From eb84ebeefda0f620b25f3f7196153336ff0a5872 Mon Sep 17 00:00:00 2001
From: ross-spencer <all.along.the.watchtower2001+github@gmail.com>
Date: Sun, 23 Nov 2025 22:58:44 +0100
Subject: [PATCH 12/13] WIP: better handling of sequences

Encodings are not yet working smoothly...
---
 src/jsonid/export.py | 18 +-------
 src/jsonid/pronom.py | 97 +++++++++++++++++++++++++-------------------
 2 files changed, 56 insertions(+), 59 deletions(-)

diff --git a/src/jsonid/export.py b/src/jsonid/export.py
index 8343012..f325bae 100644
--- a/src/jsonid/export.py
+++ b/src/jsonid/export.py
@@ -48,7 +48,7 @@ def exportPRONOM() -> None:
 
     for datum in data:
         id_ = datum.json()["identifier"]
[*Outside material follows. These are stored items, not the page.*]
==> src/design/rename_reg_pkg.sv <==
// ====================
// Register space of the rename subsystem
// Physical file is twice the architectural file
// Architectural register 0 is renamed like any other
// ====================

package rename_reg_pkg;

  // ====================
  // Sizes
  // ====================

  // Architectural registers seen by the ISA
  parameter int unsigned ARCH_REG_NUM = 32;

  // Physical registers in the register file
  parameter int unsigned PHY_REG_NUM  = 64;

  // ====================
  // Index types
  // ====================

  // Architectural register index
  typedef logic [$clog2(ARCH_REG_NUM)-1:0] areg_t;

  // Physical register index
  typedef logic [$clog2(PHY_REG_NUM)-1:0]  preg_t;

endpackage : rename_reg_pkg
`config.mk`:
```
export PLATFORM = sky130hd
export DESIGN_NAME = port_scheduler_top
export DESIGN_NICKNAME = d
export VERILOG_FILES = /design/src/verilog/sched_pkg.sv /design/src/verilog/port_scheduler_top.sv /design/src/verilog/priority_control.sv /design/src/verilog/req_tracker.sv /design/src/verilog/sched_axil_regs.sv
export VERILOG_INCLUDE_DIRS = /design/src /design/src/verilog
export SDC_FILE = /design/constraint.sdc
export NUM_CORES = 1
export LEC_CHECK = 0
export ABC_AREA = 0
export BUFFER_PORTS_ARGS = -buffer_cell sky130_fd_sc_hd__buf_2
export CORE_MARGIN = 10
export CORE_UTILIZATION = 55
export DETAILED_ROUTE_END_ITERATION = 12
export PLACE_DENSITY = 0.76
export SETUP_SLACK_MARGIN = 0.02
export SKIP_LAST_GASP = 1
export SLEW_MARGIN = 10
export SYNTH_ARGS = -nofsm -noshare
export SYNTH_HDL_FRONTEND = slang
export SYNTH_HIERARCHICAL = 1
export SYNTH_SLANG_ARGS = --single-unit
```
`constraint.sdc`:
```
create_clock -name clk -period 13.5 [get_ports clk]
set_input_delay 0.675 -clock clk [delete_from_list [all_inputs] [get_ports clk]]
set_output_delay 0.675 -clock clk [all_outputs]
set_load 0.005 [all_outputs]
```
--- src/logic/reg_file.sv ---
`timescale 1ns/1ps

module reg_file import rv_pkg::*; (
    input  logic              clk,
    input  logic              rst_n_i,
    input  logic [REG_AW-1:0] rs1_addr_i,
    output logic [XLEN-1:0]   rs1_data_o,
    input  logic [REG_AW-1:0] rs2_addr_i,
    output logic [XLEN-1:0]   rs2_data_o,
    input  logic              we_i,
    input  logic [REG_AW-1:0] waddr_i,
    input  logic [XLEN-1:0]   wdata_i
);

    logic [XLEN-1:0] regs [2**REG_AW];
    logic            wr_live;

    // writes aimed at x0 are dropped
    assign wr_live = we_i && (waddr_i != '0);

    always_ff @(posedge clk) begin
        // x0 cleared in reset, never written afterwards
        if (!rst_n_i) begin
            regs[0] <= '0;
        end
        if (wr_live) begin
            regs[waddr_i] <= wdata_i;
        end
    end

    // write-through covers a producer two instructions ahead
    assign rs1_data_o = (wr_live && waddr_i == rs1_addr_i) ? wdata_i : regs[rs1_addr_i];
    assign rs2_data_o = (wr_live && waddr_i == rs2_addr_i) ? wdata_i : regs[rs2_addr_i];

    // x0 never picks up a writeback value
    assert property (@(posedge clk) disable iff (!rst_n_i) regs[0] == '0)
        else $error("x0 entry of the register file is nonzero");

endmodule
-        name_ = datum.json()["name"]
+        name_ = datum.json()["name"][0]["@en"]
         markers = datum.json()["markers"]
 
         format_sequences = []
@@ -90,22 +90,6 @@ def exportPRONOM() -> None:
 
         formats.append(format)
 
-    # Process all the results.
-    for sequences in all_sequences:
-        if not isinstance(sequences[2], list):
-            raise TypeError
-        print("-----")
-        print(f"{sequences[0]}: {sequences[1][0]["@en"]}")
-        print("")
-        for idx, sequence in enumerate(sequences[2]):
-            # Need to return a set of internal signatures:
-            # <InternalSignature ID="67" Specificity="Specific">
-            #    ... bytesequences...
-            #
-            #
-            print(idx, ".", sequence.byte_sequences)
-        # return
-
     pronom.process_formats_and_save(formats, "abc.xml")
 
 
diff --git a/src/jsonid/pronom.py b/src/jsonid/pronom.py
index a1157a9..6192ff8 100644
--- a/src/jsonid/pronom.py
+++ b/src/jsonid/pronom.py
@@ -1,5 +1,9 @@
-"""PRONOM export routines."""
+"""PRONOM export routines.
 
+XML tooling: https://xmllint.com/
+"""
+
+import binascii
 import codecs
 import logging
 import xml.dom.minidom
@@ -23,6 +27,15 @@
 
 DISK_SECTOR_SIZE: Final[int] = 4095
 
+# Common PRONOM characters.
+COLON: Final[str] = "3A"
+CURLY_OPEN: Final[str] = "7B"
+CURLY_CLOSE: Final[str] = "7D"
+SQUARE_OPEN: Final[str] = "5B"
+SQUARE_CLOSE: Final[str] = "5D"
+DOUBLE_QUOTE: Final[str] = "22"
+WS_REGEX: Final[str] = "(0-10)"
+
 
 class UnprocessableEntity(Exception):
     """Provide a way to give complete feedback to the caller to allow
@@ -221,10 +234,7 @@ def process_formats_and_save(formats: list[Format], filename: str):
         dom = xml.dom.minidom.parseString(signature_file)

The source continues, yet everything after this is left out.